DATA FOR PROCESSING:
□ □ □ □

**src/hw/rtl/stpxy_pkg.sv**
```systemverilog
// ----------------------------------------------------------------------------
// stpxy_pkg
// Shared constants, types and the half-degree sine table for the scan
// telegram polar-to-XY converter.
// ----------------------------------------------------------------------------
package stpxy_pkg;

  // Default sizing
  localparam int unsigned MAX_POINTS  = 361;
  localparam int unsigned COUNT_TOKEN = 25;

  // Telegram control bytes
  localparam logic [7:0] BYTE_STX   = 8'h02;
  localparam logic [7:0] BYTE_ETX   = 8'h03;
  localparam logic [7:0] BYTE_SPACE = 8'h20;

  localparam int unsigned TOKEN_W   = 6;
  localparam logic [TOKEN_W-1:0] TOKEN_IDLE = '1;

  localparam int unsigned RANGE_W   = 16;
  localparam int unsigned TRIG_W    = 16;   // magnitude 0..32768
  localparam int unsigned PROD_W    = RANGE_W + TRIG_W;
  localparam int unsigned MAG_W     = 21;
  localparam int unsigned INDEX_W   = 9;
  localparam int unsigned XPOS_W    = 21;
  localparam int unsigned YPOS_W    = 20;

  // Angle in half degrees; covers index up to 1023 plus the cosine offset
  localparam int unsigned ANGLE_W   = 11;
  localparam logic [ANGLE_W-1:0] ANGLE_FULL    = 11'd720;
  localparam logic [ANGLE_W-1:0] ANGLE_QUARTER = 11'd180;
  localparam logic [ANGLE_W-1:0] ANGLE_HALF    = 11'd360;
  localparam logic [ANGLE_W-1:0] ANGLE_3QTR    = 11'd540;

  localparam int unsigned ROM_LAST  = 180;
  localparam int unsigned ROM_IDX_W = 8;

  typedef logic [TRIG_W-1:0] sin_rom_t [ROM_LAST+1];

  typedef struct packed {
    logic                 neg;
    logic [ROM_IDX_W-1:0] idx;
  } trig_sel_t;

  // Table is built by rotating a Q2.30 unit vector in half-degree steps
  function automatic sin_rom_t build_sin_rom();
    longint c;
    longint s;
    longint nc;
    longint ns;
    longint v;
    longint unsigned q;
    sin_rom_t rom;
    c = 64'sd1073741824;
    s = 64'sd0;
    for (int k = 0; k <= ROM_LAST; k++) begin
      v = (s < 0) ? 64'sd0 : s;
      q = (longint'(v) + 64'sd16384) >>> 15;
      if (q > 64'd32768) q = 64'd32768;
      rom[k] = TRIG_W'(q);
      nc = (c * 64'sd1073700939 - s * 64'sd9370046 + 64'sd536870912) / 64'sd1073741824;
      ns = (s * 64'sd1073700939 + c * 64'sd9370046 + 64'sd536870912) / 64'sd1073741824;
      c = nc;
      s = ns;
    end
    return rom;
  endfunction

  localparam sin_rom_t SIN_ROM = build_sin_rom();

  // Quadrant fold: table slot and sign for a half-degree angle
  function automatic trig_sel_t trig_sel(logic [ANGLE_W-1:0] a_in);
    logic [ANGLE_W-1:0] a;
    trig_sel_t sel;
    a = (a_in >= ANGLE_FULL) ? a_in - ANGLE_FULL : a_in;
    if (a <= ANGLE_QUARTER) begin
      sel.neg = 1'b0;
      sel.idx = ROM_IDX_W'(a);
    end else if (a <= ANGLE_HALF) begin
      sel.neg = 1'b0;
      sel.idx = ROM_IDX_W'(ANGLE_HALF - a);
    end else if (a <= ANGLE_3QTR) begin
      sel.neg = 1'b1;
      sel.idx = ROM_IDX_W'(a - ANGLE_HALF);
    end else begin
      sel.neg = 1'b1;
      sel.idx = ROM_IDX_W'(ANGLE_FULL - a);
    end
    return sel;
  endfunction

endpackage

```
**src/hw/rtl/scan_telegram_polar_to_xy.sv**
```systemverilog
// ----------------------------------------------------------------------------
// scan_telegram_polar_to_xy
// Parses an ASCII scanner telegram byte by byte and turns each range token
// into a point with X/Y in 1/16 mm at a fixed half-degree angular step.
// ----------------------------------------------------------------------------
//  channel | handshake               | payload
//  --------+-------------------------+----------------------------------------
//  in      | in_valid_i / in_stall_o | byte_in_i
//  out     | out_valid_o/out_stall_i | point_index_o, range_mm_o, x_pos_o,
//          |                         | y_pos_o, last_point_o
//
// One byte per cycle while in_stall_o is low. A point leaves through four
// registered stages after the separator or ETX beat that closes its range token: parse, table lookup, multiply, round.
// The four stages hold bubbles, so input keeps flowing while the output is
// stalled until all stages hold points. Reset leaves the parser as after STX.
// ----------------------------------------------------------------------------
module scan_telegram_polar_to_xy #(
  parameter int unsigned MaxPoints  = stpxy_pkg::MAX_POINTS,
  parameter int unsigned CountToken = stpxy_pkg::COUNT_TOKEN
) (
  input  logic                                clk_i,
  input  logic                                rst_ni,
  input  logic                                in_valid_i,
  output logic                                in_stall_o,
  input  logic [7:0]                          byte_in_i,
  output logic                                out_valid_o,
  input  logic                                out_stall_i,
  output logic [stpxy_pkg::INDEX_W-1:0]       point_index_o,
  output logic [stpxy_pkg::RANGE_W-1:0]       range_mm_o,
  output logic signed [stpxy_pkg::XPOS_W-1:0] x_pos_o,
  output logic [stpxy_pkg::YPOS_W-1:0]        y_pos_o,
  output logic                                last_point_o
);

  localparam int unsigned CntW = $clog2(MaxPoints + 1);
  localparam int unsigned TokW = stpxy_pkg::TOKEN_W;
  localparam int unsigned RngW = stpxy_pkg::RANGE_W;
  localparam int unsigned TrgW = stpxy_pkg::TRIG_W;
  localparam int unsigned PrdW = stpxy_pkg::PROD_W;
  localparam int unsigned MagW = stpxy_pkg::MAG_W;
  localparam int unsigned IdxW = stpxy_pkg::INDEX_W;
  localparam int unsigned AngW = stpxy_pkg::ANGLE_W;

  // --------------------------------------------------------------------------
  // Flow control: each stage moves when it is empty or the next one moves
  // --------------------------------------------------------------------------
  logic v1_q, v2_q, v3_q, v4_q;
  logic en1, en2, en3, en4;
  logic in_fire;

  assign en4        = !v4_q || !out_stall_i;
  assign en3        = !v3_q || en4;
  assign en2        = !v2_q || en3;
  assign en1        = !v1_q || en2;
  assign in_stall_o = !en1;
  assign in_fire    = in_valid_i && en1;

  // --------------------------------------------------------------------------
  // Parser
  // --------------------------------------------------------------------------
  logic [TokW-1:0] tok_q, tok_d;
  logic [RngW-1:0] acc_q, acc_d;
  logic            in_tok_q, in_tok_d;
  logic [CntW-1:0] exp_q, exp_d;
  logic [CntW-1:0] done_q, done_d;

  logic            is_hex;
  logic [3:0]      digit;
  logic            finish;
  logic            ev_fire;
  logic            ev_last;

  always_comb begin
    is_hex = 1'b1;
    digit  = 4'd0;
    if (byte_in_i >= "0" && byte_in_i <= "9") begin
      digit = 4'(byte_in_i - "0");
    end else if (byte_in_i >= "A" && byte_in_i <= "F") begin
      digit = 4'(byte_in_i - "A" + 8'd10);
    end else if (byte_in_i >= "a" && byte_in_i <= "f") begin
      digit = 4'(byte_in_i - "a" + 8'd10);
    end else begin
      is_hex = 1'b0;
    end
  end

  assign ev_last = ({1'b0, done_q} + 1'b1) == {1'b0, exp_q};

  always_comb begin
    tok_d    = tok_q;
    acc_d    = acc_q;
    in_tok_d = in_tok_q;
    exp_d    = exp_q;
    done_d   = done_q;
    finish   = 1'b0;
    ev_fire  = 1'b0;
    if (in_fire) begin
      if (byte_in_i == stpxy_pkg::BYTE_STX) begin
        tok_d    = '0;
        acc_d    = '0;
        in_tok_d = 1'b0;
        exp_d    = '0;
        done_d   = '0;
      end else if (byte_in_i == stpxy_pkg::BYTE_SPACE ||
                   byte_in_i == stpxy_pkg::BYTE_ETX) begin
        finish = in_tok_q;
      end else begin
        in_tok_d = 1'b1;
        if (is_hex) begin
          // saturate when a digit would push past 16 bits
          acc_d = (acc_q[RngW-1 -: 4] != 4'd0) ? '1 : {acc_q[RngW-5:0], digit};
        end
      end

      if (finish) begin
        if (tok_q == TokW'(CountToken)) begin
          exp_d  = (acc_q > RngW'(MaxPoints)) ? CntW'(MaxPoints) : CntW'(acc_q);
          done_d = '0;
        end else if (tok_q > TokW'(CountToken) && done_q < exp_q) begin
          ev_fire = 1'b1;
          done_d  = CntW'(done_q + 1'b1);
        end
        tok_d    = (tok_q == stpxy_pkg::TOKEN_IDLE) ? tok_q : tok_q + 1'b1;
        acc_d    = '0;
        in_tok_d = 1'b0;
      end

      if (byte_in_i == stpxy_pkg::BYTE_ETX) begin
        tok_d  = stpxy_pkg::TOKEN_IDLE;
        exp_d  = '0;
        done_d = '0;
      end
    end
  end

  always_ff @(posedge clk_i or negedge rst_ni) begin
    if (!rst_ni) begin
      tok_q    <= '0;
      acc_q    <= '0;
      in_tok_q <= 1'b0;
      exp_q    <= '0;
      done_q   <= '0;
    end else begin
      tok_q    <= tok_d;
      acc_q    <= acc_d;
      in_tok_q <= in_tok_d;
      exp_q    <= exp_d;
      done_q   <= done_d;
    end
  end

  // --------------------------------------------------------------------------
  // Valid bits
  // --------------------------------------------------------------------------
  always_ff @(posedge clk_i or negedge rst_ni) begin
    if (!rst_ni) begin
      v1_q <= 1'b0;
      v2_q <= 1'b0;
      v3_q <= 1'b0;
      v4_q <= 1'b0;
    end else begin
      if (en1) v1_q <= ev_fire;
      if (en2) v2_q <= v1_q;
      if (en3) v3_q <= v2_q;
      if (en4) v4_q <= v3_q;
    end
  end

  // --------------------------------------------------------------------------
  // Stage 1: point event
  // --------------------------------------------------------------------------
  logic [CntW-1:0] idx1_q;
  logic [RngW-1:0] rng1_q;
  logic            last1_q;

  always_ff @(posedge clk_i) begin
    if (en1) begin
      idx1_q  <= done_q;
      rng1_q  <= acc_q;
      last1_q <= ev_last;
    end
  end

  // --------------------------------------------------------------------------
  // Stage 2: sine/cosine lookup
  // --------------------------------------------------------------------------
  logic [AngW-1:0]        ang_sin, ang_cos;
  stpxy_pkg::trig_sel_t   sel_sin, sel_cos;
  logic [TrgW-1:0]        sin2_q, cos2_q;
  logic                   sneg2_q, cneg2_q;
  logic [RngW-1:0]        rng2_q;
  logic [IdxW-1:0]        idx2_q;
  logic                   last2_q;

  assign ang_sin = AngW'(idx1_q);
  assign ang_cos = AngW'(idx1_q) + stpxy_pkg::ANGLE_QUARTER;
  assign sel_sin = stpxy_pkg::trig_sel(ang_sin);
  assign sel_cos = stpxy_pkg::trig_sel(ang_cos);

  always_ff @(posedge clk_i) begin
    if (en2) begin
      sin2_q  <= stpxy_pkg::SIN_ROM[sel_sin.idx];
      cos2_q  <= stpxy_pkg::SIN_ROM[sel_cos.idx];
      sneg2_q <= sel_sin.neg;
      cneg2_q <= sel_cos.neg;
      rng2_q  <= rng1_q;
      idx2_q  <= IdxW'(idx1_q);
      last2_q <= last1_q;
    end
  end

  // --------------------------------------------------------------------------
  // Stage 3: range times magnitude
  // --------------------------------------------------------------------------
  logic [PrdW-1:0] px3_q, py3_q;
  logic            xneg3_q, yneg3_q;
  logic [RngW-1:0] rng3_q;
  logic [IdxW-1:0] idx3_q;
  logic            last3_q;

  always_ff @(posedge clk_i) begin
    if (en3) begin
      px3_q   <= PrdW'(rng2_q) * PrdW'(cos2_q);
      py3_q   <= PrdW'(rng2_q) * PrdW'(sin2_q);
      xneg3_q <= cneg2_q;
      yneg3_q <= sneg2_q;
      rng3_q  <= rng2_q;
      idx3_q  <= idx2_q;
      last3_q <= last2_q;
    end
  end

  // --------------------------------------------------------------------------
  // Stage 4: round to 1/16 mm (x16 then >>15 is >>11), apply sign
  // --------------------------------------------------------------------------
  logic [PrdW:0]   sx, sy;
  logic [MagW-1:0] mx, my;
  logic [MagW-1:0] xs, ys;
  logic [MagW-1:0] x4_q, y4_q;
  logic [RngW-1:0] rng4_q;
  logic [IdxW-1:0] idx4_q;
  logic            last4_q;

  assign sx = {1'b0, px3_q} + (PrdW+1)'(1024);
  assign sy = {1'b0, py3_q} + (PrdW+1)'(1024);
  assign mx = MagW'(sx >> 11);
  assign my = MagW'(sy >> 11);
  assign xs = xneg3_q ? (~mx + 1'b1) : mx;
  assign ys = yneg3_q ? (~my + 1'b1) : my;

  always_ff @(posedge clk_i) begin
    if (en4) begin
      x4_q    <= xs;
      y4_q    <= ys;
      rng4_q  <= rng3_q;
      idx4_q  <= idx3_q;
      last4_q <= last3_q;
    end
  end

  assign out_valid_o   = v4_q;
  assign point_index_o = idx4_q;
  assign range_mm_o    = rng4_q;
  assign x_pos_o       = signed'(x4_q);
  assign y_pos_o       = y4_q[stpxy_pkg::YPOS_W-1:0];
  assign last_point_o  = last4_q;

endmodule

```
**config.mk**
```make
export PLATFORM = sky130hd
export DESIGN_NAME = scan_telegram_polar_to_xy
export DESIGN_NICKNAME = d
export VERILOG_FILES = /design/src/hw/rtl/stpxy_pkg.sv /design/src/hw/rtl/scan_telegram_polar_to_xy.sv
export SDC_FILE = /design/constraint.sdc
export NUM_CORES = 2
export LEC_CHECK = 0
export BUFFER_PORTS_ARGS = -buffer_cell sky130_fd_sc_hd__buf_2
export CAP_MARGIN = 20
export CORE_ASPECT_RATIO = 0.6
export CORE_MARGIN = 2
export CORE_UTILIZATION = 40
export DETAILED_ROUTE_END_ITERATION = 10
export GPL_ROUTABILITY_DRIVEN = 0
export SYNTH_ARGS = -nofsm -noshare
export SYNTH_HDL_FRONTEND = slang
export SYNTH_SLANG_ARGS = --single-unit
```
**constraint.sdc**
```tcl
create_clock -name clk_i -period 19.5 [get_ports clk_i]
set_input_delay 2.925 -clock clk_i [delete_from_list [all_inputs] [get_ports clk_i]]
set_output_delay 2.925 -clock clk_i [all_outputs]
set_load 0.05 [all_outputs]
```
# Word-level counts from Yosys, hierarchy flattened
# Memory sizes are Yosys's and may differ from the RTL's. A register that Yosys moved wholly into a read port is not among the register bits.
# Cells that the tools add are included.
# word_totals
output_inout_bits	69
mem_count	2
mem_bits_ro	8192
register_bits	257
inputBits	12
wordCells	152
# memory_table
name	depth	width	rd	rd_ports_with_merged_regs	wr	line_no	text
(name not given)	256	16	1	1	0	scan_telegram_polar_to_xy.sv:203	cos2_q <= stpxy_pkg::SIN_ROM[sel_cos.idx];
(name not given)	256	16	1	1	0	scan_telegram_polar_to_xy.sv:202	sin2_q <= stpxy_pkg::SIN_ROM[sel_sin.idx];
# classes
n_mul	2
reduce_logical	24
addsub	21
mux	45
n_eq_ne	8
magnitude_cmp	17
bitwise	4
# op_table
operator	count
2-to-1 mux 9 bit	10
2-to-1 mux 16 bit	5
2-to-1 mux 8 bit	6
adder 32 x 11 -> 32 bit, second input constant	1
multiplier 16 x 16 -> 32 bit	1
adder 31 x 11 -> 31 bit, second input constant	1
multiplier 16 x 16 -> 31 bit	1
2-to-1 mux 6 bit	4
less-or-equal comparator 11 x 10 -> 1 bit, second input constant	2
less-or-equal comparator 11 x 8 -> 1 bit, second input constant	2
less-or-equal comparator 11 x 9 -> 1 bit, second input constant	2
2-to-1 mux 11 bit	2
adder 21 x 1 -> 21 bit, second input constant	1
2-to-1 mux 21 bit	1
NOT 21 bit	1
adder 20 x 1 -> 20 bit, second input constant	1
2-to-1 mux 20 bit	1
NOT 20 bit	1
NOT 8 -> 9 bit	2
equality test 8 x 2 -> 1 bit, second input constant	2
>= comparator 8 x 7 -> 1 bit, second input constant	2
> comparator 16 x 9 -> 1 bit, second input constant	1
less-or-equal comparator 8 x 7 -> 1 bit, second input constant	2
subtractor 7 x 8 -> 8 bit, first input constant	2
other kinds (32)	67

# Depth between registers and ports, before layout
# depth
depth_word	10
mapped_depth	30
ltp_nobuf	27

# Worst setup path after synthesis
# OpenSTA, ideal clock, no wires.
# synth_timing
path_type	input -> output
startpoint	in out_stall_i
endpoint	out in_stall_o
required_ns	16.575
path_buffers	0
arrival_ns	4.429
path_slack_ns	12.146
cell_stages	3
cell_sequence	and3_1 > nand3_1 > inv_1
# synth_between
elab_chain_cells	6
# synth_lines
item	line_no	text
start, declared	scan_telegram_polar_to_xy.sv:27	input logic out_stall_i,
zero test 1 bit	scan_telegram_polar_to_xy.sv:51	assign en4 = !v4_q || !out_stall_i;
logical OR 1 bit	scan_telegram_polar_to_xy.sv:51	
logical OR 1 bit	scan_telegram_polar_to_xy.sv:52	assign en3 = !v3_q || en4;
logical OR 1 bit	scan_telegram_polar_to_xy.sv:53	assign en2 = !v2_q || en3;
logical OR 1 bit	scan_telegram_polar_to_xy.sv:54	assign en1 = !v1_q || en2;
zero test 1 bit	scan_telegram_polar_to_xy.sv:55	assign in_stall_o = !en1;
end, declared	scan_telegram_polar_to_xy.sv:24	output logic in_stall_o,
# No other way between the ends.

# Final worst setup path
# layout_timing
startpoint	reg idx1_q[4]
endpoint	reg cos2_q[7] (data pin)
# layout_between
elab_chain_cells	8
# layout_lines
item	line_no	text
start, declared	scan_telegram_polar_to_xy.sv:172	logic [CntW-1:0] idx1_q;
start signal, assigned	scan_telegram_polar_to_xy.sv:178	idx1_q <= done_q;
adder 9 x 8 -> 10 bit (*)	scan_telegram_polar_to_xy.sv:196	assign ang_cos = AngW'(idx1_q) + stpxy_pkg::ANGLE_QUARTER;
subtractor 10 x 10 -> 11 bit or >= comparator 10 bit (tied branches)	stpxy_pkg.sv:75	a = (a_in >= ANGLE_FULL) ? a_in - ANGLE_FULL : a_in;
2-to-1 mux 11 bit (*)	stpxy_pkg.sv:75	
less-or-equal comparator 11 x 10 -> 1 bit (tied with other cells)	stpxy_pkg.sv:82	end else if (a <= ANGLE_3QTR) begin
2-to-1 mux 8 bit	stpxy_pkg.sv:82	
2-to-1 mux 8 bit	stpxy_pkg.sv:79	end else if (a <= ANGLE_HALF) begin
2-to-1 mux 8 bit (*)	stpxy_pkg.sv:76	if (a <= ANGLE_QUARTER) begin
NOT 8 -> 9 bit (implied by the code) (*)	scan_telegram_polar_to_xy.sv:203	
end, declared	scan_telegram_polar_to_xy.sv:189	logic [TrgW-1:0] sin2_q, cos2_q;
# Mark *: on every way between the ends. The rest lies on a longest branch, timed or not.
# A chain may end at the register's enable or synchronous reset.

==> metrics.md <==
| Metric | Value |
|---|---|
| Status | finished, final reports clean |
| Chip Height | 233 um |
| Flop pwr share | 0.416 |
| Crit Path Class | register to register |
| Fmax | 0.133 GHz |
| Initial antenna violation count | 2 |
| Final Net Count | 4523 |
| PortBufs | 80 |
| First-pass GRT wire length | 162 mm |
| Maximum vdd drop | 70.7 uV |
| Vias in the first global route | 27881 |
| Seq/Total Area, Yosys | 0.225 |
| Sw frac | 0.378 |
| Max-cap violations | 0 |
| Via Count | 28877 |
| GRT Overall Usage | 0.227 |
| Distinct cell type count after synthesis | 100 |
| WL per Instance | 20.1 um |
| Area of the die | 0.0897 sq mm |
| Hold crit path type | register to register |
| Ports | 81 |
| Worst-path clk slew | 70 ps |
| Critical R2R Launch | idx1_q[4] |
| CTS tree | done |
| Total wire length | 101 mm |
| Post-route setup slack | 11980 ps |
| Post-Synthesis Cells | 3937 |
| FP Rows | 83 |
| Internal | 1.21 mW |
| Critical Path RT | 19910 ps |
| Tcrit/Tclk final | 0.386 |
| Clk buf depth | 3 |
| Via density | 5.75 |
| Largest net degree at the start of global routing | 79 |
| Residual DRC | 0 |
| Post-synth EDFFs | 224 |
| Initial DRT Pass Iterations | 8 |
| Share of cells above drive strength 1 | 0.0637 |
| Fillers | 8380 |
| H-tree level count | 1 |
| P&R area growth vs syn | 6.77% |
| Final clock skew | 25.1 ps |
| Max transition margin | 0.259 |
| CTS resizes | 0 |
| Primary FF master, synth | edfxtp_1 |
| Die width | 385 um |
| Worst Tran Pin Value | 1100 ps |
| Starting Density | 0.406 |
| Min Tclk post-route | 7520 ps |
| Power share of the combinational group | 0.278 |
| Critical path endpoint category | register |
| Number of synthesized register bits | 269 |
| Setup-failing EPs final | 0 |
| Pleak | 16.8 nW |
| Core Area | 0.0860 sq mm |
| Skew-Pair Late Insertion Delay | 630 ps |
| Root Driver | clkbuf_16 |
| CTS sink cnt | 269 |
| Hold path startpoint | rng1_q[13] |
| # hold bufs at CTS | 0 |
| Antenna-violating nets left | 0 |
| RSZ-0062 raised after global routing | false |
| Area of the mapped netlist | 0.0349 sq mm |
| Worst slack, placed | 11990 ps |
| Final count of hold timing violations | 0 |
| Post-CTS Setup Repair Bufs | 0 |
| Asr flop ratio synth | 0.167 |
| DP HPWL | 72.9 mm |
| Num CTS Buffers | 30 |
| Clk pwr share | 0.306 |
| Syn Area/Cell | 8.86 sq um |
| Psw | 734 uW |
| Synth warn | 0 |
| Type of origin of the critical path | register |
| Pwr Density | 52.1 mW/mm^2 |
| Worst Path Arrival | 7930 ps |
| Syn nets | 4606 |
| Grt total ovfl | 0 |
| Max Slew Vio Count | 0 |
| Initial drt markers | 3924 |
| Critical Path Start | idx1_q[4] |
| Worst Path Max Fanout | 49 |
| TNS Setup | 0 ps |
[path summary, 6_finish.rpt]
| kind | endpoint | slack, ps | cells past startpoint |
|---|---|---|---|
| min in group asynchronous | tok_q[0] | 2140 | 1 |
| hold reg to reg | rng2_q[13] | 420 | 0 |
| hold / removal | rng2_q[13] | 420 | 0 |
| setup reg to reg | cos2_q[7] | 11980 | 23 |
| setup / recovery | cos2_q[7] | 11980 | 23 |
| max in group asynchronous | done_q[3] | 16910 | 2 |
[cells in the mapped netlist, types with 18 or more instances]
| cell type | number | area, sq um |
|---|---|---|
| nand2_1 | 544 | 2040 |
| inv_1 | 504 | 1890 |
| fa_1 | 385 | 7710 |
| ha_1 | 272 | 3400 |
| and2_1 | 233 | 1460 |
| edfxtp_1 | 224 | 6730 |
| nor2_1 | 215 | 807 |
| clkbuf_1 | 193 | 724 |
| o21ai_0 | 192 | 961 |
| a21oi_1 | 189 | 946 |
| xnor2_1 | 113 | 990 |
| nand3_1 | 75 | 375 |
| nor3_1 | 57 | 285 |
| dfrtp_1 | 45 | 1130 |
| a211oi_1 | 44 | 330 |
| xor2_1 | 44 | 385 |
| a31oi_1 | 38 | 238 |
| o211ai_1 | 38 | 285 |
| and3_1 | 31 | 194 |
| buf_2 | 29 | 145 |
| nor2b_1 | 24 | 150 |
| o31ai_1 | 23 | 173 |
| o21a_1 | 20 | 150 |
| o22ai_1 | 20 | 125 |
| a221oi_1 | 19 | 166 |
| a311oi_1 | 18 | 158 |
| nand4_1 | 18 | 113 |
| o311ai_0 | 18 | 158 |
[registers in the layout (all words and copies together), names as in the netlist, 16 cells and up]
signal and flops:
rng2_q 16, py3_q 21, cos2_q 16, sin2_q 16, y4_q 20, acc_q 16, px3_q 22, x_pos_o 21
rng3_q 16, rng1_q 16, range_mm_o 16
[power groups by stage]
| stage | logic (mW) | clock network, mW | registers, mW |
|---|---|---|---|
| finish | 0.539 | 0.593 | 0.807 |
| global route | 0.586 | 0.629 | 0.819 |
| CTS | 0.537 | 0.610 | 0.807 |
| detailed placement | 0.534 | 0 | 0.818 |
| global placement | 0.527 | 0 | 0.817 |
| floorplan | 0.253 | 0 | 0.901 |
[routing by layer]
metal / global-route usage / routed length (um) / share of wire
met5: 0 / 20 / 0.00020
met4: 0.0392 / 2180 / 0.022
met3: 0.0771 / 12700 / 0.13
met2: 0.303 / 38500 / 0.38
met1: 0.352 / 47700 / 0.47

□ □ □ □

Reproduce exactly the lines of the records above from the one with "route | 27881 |" to the one with "Launch | idx1_q[4] |", both included, and leave out everything else.

TASK ANSWER:
| Vias in the first global route | 27881 |
| Seq/Total Area, Yosys | 0.225 |
| Sw frac | 0.378 |
| Max-cap violations | 0 |
| Via Count | 28877 |
| GRT Overall Usage | 0.227 |
| Distinct cell type count after synthesis | 100 |
| WL per Instance | 20.1 um |
| Area of the die | 0.0897 sq mm |
| Hold crit path type | register to register |
| Ports | 81 |
| Worst-path clk slew | 70 ps |
| Critical R2R Launch | idx1_q[4] |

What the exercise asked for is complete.